» **SOURCE MATERIAL**

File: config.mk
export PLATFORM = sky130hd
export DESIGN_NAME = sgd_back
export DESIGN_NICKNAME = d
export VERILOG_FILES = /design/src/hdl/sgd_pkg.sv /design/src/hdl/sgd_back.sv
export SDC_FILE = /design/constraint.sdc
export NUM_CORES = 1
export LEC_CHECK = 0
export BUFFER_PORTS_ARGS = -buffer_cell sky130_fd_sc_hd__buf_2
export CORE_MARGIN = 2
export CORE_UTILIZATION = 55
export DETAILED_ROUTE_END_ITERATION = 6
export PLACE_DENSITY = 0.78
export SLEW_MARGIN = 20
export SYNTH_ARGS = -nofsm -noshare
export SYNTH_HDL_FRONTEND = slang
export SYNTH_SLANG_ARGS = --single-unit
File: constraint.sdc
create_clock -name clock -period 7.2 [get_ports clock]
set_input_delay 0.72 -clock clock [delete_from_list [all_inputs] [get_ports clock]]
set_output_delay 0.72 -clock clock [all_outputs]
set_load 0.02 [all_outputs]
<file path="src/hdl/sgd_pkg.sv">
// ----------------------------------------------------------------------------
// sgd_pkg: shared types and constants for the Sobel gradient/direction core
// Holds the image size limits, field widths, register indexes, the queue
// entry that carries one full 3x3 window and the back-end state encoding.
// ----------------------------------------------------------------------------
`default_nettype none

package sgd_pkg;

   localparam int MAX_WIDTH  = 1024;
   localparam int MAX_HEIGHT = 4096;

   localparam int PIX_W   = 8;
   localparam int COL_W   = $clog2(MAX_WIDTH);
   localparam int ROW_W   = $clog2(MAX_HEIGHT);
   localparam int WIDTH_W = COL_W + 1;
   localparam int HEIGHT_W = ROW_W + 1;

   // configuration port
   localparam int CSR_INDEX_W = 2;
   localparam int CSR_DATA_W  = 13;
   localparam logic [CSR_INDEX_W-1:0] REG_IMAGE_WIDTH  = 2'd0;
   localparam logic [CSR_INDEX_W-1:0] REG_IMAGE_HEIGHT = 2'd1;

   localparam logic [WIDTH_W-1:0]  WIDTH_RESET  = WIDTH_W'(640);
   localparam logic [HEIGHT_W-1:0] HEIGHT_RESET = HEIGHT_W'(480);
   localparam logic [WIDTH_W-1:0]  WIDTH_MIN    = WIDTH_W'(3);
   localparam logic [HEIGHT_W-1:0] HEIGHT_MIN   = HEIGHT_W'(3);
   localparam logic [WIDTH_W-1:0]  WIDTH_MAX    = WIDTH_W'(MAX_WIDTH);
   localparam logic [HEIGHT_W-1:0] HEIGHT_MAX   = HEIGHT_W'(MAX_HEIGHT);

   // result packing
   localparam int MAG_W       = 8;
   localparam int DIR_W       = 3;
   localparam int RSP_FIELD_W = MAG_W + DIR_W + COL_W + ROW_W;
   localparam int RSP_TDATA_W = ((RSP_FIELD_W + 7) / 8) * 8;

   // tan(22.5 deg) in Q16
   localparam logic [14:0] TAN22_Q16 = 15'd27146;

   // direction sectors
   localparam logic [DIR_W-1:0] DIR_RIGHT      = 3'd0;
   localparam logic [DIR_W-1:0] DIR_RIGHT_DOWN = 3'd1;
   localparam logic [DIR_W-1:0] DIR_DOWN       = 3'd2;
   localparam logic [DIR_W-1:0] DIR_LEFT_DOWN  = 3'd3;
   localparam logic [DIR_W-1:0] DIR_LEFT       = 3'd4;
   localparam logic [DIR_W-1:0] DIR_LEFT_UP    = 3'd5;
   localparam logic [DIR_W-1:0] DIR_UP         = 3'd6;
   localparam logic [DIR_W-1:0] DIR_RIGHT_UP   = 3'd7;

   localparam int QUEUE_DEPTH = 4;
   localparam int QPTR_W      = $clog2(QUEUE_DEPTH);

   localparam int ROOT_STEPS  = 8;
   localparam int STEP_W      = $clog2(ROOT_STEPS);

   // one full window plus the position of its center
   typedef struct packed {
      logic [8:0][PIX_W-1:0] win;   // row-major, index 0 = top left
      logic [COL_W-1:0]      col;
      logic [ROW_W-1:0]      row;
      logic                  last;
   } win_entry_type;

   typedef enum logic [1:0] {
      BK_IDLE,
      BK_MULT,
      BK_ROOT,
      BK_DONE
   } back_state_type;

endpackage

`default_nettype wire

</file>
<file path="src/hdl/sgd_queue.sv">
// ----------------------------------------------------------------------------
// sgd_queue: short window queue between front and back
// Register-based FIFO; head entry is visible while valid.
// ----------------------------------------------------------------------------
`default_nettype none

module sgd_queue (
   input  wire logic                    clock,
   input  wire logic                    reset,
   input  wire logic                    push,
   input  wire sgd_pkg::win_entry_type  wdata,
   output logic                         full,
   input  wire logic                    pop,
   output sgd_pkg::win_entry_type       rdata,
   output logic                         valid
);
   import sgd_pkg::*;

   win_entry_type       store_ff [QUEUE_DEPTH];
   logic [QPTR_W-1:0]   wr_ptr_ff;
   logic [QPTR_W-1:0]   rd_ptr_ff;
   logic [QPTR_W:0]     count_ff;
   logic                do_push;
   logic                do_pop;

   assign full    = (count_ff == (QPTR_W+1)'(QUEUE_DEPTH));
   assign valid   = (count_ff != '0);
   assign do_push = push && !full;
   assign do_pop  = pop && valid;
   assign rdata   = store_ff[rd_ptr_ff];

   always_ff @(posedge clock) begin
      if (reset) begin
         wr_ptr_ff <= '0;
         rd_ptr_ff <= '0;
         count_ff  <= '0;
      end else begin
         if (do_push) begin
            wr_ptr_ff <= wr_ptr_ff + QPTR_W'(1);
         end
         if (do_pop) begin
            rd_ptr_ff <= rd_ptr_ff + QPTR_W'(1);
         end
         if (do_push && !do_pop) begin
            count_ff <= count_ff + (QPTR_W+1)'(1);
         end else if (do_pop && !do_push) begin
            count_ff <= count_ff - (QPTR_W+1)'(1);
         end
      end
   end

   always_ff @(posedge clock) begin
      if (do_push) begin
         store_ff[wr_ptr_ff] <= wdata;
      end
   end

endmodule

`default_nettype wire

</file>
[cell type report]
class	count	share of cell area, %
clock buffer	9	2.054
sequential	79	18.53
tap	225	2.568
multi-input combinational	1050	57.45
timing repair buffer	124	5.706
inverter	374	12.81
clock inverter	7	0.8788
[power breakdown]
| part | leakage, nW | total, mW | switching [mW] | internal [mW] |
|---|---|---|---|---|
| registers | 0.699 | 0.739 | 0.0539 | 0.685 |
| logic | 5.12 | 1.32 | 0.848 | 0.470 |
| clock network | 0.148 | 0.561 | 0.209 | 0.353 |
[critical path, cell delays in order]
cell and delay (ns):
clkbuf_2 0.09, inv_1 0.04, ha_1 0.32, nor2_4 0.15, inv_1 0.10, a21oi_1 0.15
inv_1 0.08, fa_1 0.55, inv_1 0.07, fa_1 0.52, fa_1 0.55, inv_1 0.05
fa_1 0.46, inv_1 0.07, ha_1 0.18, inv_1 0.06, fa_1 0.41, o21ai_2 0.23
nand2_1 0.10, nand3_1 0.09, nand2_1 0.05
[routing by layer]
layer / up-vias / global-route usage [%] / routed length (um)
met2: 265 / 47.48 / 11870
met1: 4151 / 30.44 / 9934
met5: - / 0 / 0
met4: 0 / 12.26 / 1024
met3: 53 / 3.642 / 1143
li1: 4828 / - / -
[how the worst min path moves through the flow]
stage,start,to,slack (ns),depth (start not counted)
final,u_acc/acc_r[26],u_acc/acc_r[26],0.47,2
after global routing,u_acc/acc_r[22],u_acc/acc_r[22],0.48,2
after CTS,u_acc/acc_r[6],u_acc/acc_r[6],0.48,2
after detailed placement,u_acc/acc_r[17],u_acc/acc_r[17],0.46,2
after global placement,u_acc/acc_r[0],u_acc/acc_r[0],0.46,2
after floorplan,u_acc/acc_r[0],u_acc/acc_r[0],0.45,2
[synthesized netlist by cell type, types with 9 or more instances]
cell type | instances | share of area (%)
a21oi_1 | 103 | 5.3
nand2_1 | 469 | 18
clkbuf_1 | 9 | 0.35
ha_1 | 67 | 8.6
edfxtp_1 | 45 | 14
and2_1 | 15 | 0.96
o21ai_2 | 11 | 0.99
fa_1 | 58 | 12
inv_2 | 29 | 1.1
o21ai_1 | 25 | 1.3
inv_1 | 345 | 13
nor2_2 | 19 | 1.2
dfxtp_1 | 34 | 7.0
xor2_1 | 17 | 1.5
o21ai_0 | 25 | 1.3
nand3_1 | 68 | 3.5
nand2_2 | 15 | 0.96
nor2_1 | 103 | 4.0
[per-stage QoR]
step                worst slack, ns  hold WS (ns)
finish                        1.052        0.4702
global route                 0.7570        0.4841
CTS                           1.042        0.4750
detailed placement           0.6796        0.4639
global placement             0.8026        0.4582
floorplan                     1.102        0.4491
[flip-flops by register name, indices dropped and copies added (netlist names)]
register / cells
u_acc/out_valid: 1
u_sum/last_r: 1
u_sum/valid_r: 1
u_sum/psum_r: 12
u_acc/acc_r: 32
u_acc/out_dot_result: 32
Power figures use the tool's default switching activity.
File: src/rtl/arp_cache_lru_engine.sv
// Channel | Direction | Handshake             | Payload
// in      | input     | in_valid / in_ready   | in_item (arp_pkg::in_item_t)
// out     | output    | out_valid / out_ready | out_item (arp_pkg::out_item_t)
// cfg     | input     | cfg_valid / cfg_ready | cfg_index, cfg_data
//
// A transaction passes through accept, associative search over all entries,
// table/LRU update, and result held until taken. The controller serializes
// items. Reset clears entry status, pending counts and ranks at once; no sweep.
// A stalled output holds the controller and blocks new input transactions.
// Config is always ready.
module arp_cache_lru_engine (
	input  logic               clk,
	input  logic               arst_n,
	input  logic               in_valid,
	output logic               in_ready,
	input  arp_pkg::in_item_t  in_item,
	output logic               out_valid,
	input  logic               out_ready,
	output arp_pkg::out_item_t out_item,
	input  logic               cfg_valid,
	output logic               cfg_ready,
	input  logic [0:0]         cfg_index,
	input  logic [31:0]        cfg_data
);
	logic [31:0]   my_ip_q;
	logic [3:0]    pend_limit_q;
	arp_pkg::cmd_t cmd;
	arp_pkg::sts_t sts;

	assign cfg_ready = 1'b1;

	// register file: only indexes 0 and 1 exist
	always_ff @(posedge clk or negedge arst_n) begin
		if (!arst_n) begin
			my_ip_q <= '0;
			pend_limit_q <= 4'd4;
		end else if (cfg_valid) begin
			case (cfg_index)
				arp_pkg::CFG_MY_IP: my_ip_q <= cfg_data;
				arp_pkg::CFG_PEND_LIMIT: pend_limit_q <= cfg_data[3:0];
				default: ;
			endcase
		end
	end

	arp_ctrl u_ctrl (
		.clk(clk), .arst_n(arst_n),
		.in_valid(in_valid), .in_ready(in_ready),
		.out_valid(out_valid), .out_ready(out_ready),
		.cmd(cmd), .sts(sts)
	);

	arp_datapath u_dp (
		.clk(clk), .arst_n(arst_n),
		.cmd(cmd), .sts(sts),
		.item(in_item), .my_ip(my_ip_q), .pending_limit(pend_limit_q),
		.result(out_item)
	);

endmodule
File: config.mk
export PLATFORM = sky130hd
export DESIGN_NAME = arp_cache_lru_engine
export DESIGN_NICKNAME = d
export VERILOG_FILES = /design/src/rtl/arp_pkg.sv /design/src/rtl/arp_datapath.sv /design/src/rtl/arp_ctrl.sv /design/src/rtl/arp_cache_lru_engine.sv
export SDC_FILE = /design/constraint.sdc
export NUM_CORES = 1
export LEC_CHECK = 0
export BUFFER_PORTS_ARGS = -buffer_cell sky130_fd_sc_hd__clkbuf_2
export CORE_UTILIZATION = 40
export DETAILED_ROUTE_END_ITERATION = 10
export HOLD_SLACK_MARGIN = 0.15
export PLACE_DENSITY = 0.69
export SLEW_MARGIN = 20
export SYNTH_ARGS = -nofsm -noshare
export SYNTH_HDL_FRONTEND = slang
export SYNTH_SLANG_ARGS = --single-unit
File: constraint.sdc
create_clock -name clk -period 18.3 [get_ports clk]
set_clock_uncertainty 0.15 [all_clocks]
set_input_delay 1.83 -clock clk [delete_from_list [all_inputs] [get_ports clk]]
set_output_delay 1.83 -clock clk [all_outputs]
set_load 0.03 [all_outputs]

» **PROBLEM REQUIREMENTS**
Please give the number of lines above containing "floorplan" and nothing else.

» **SOLUTION BELOW**
2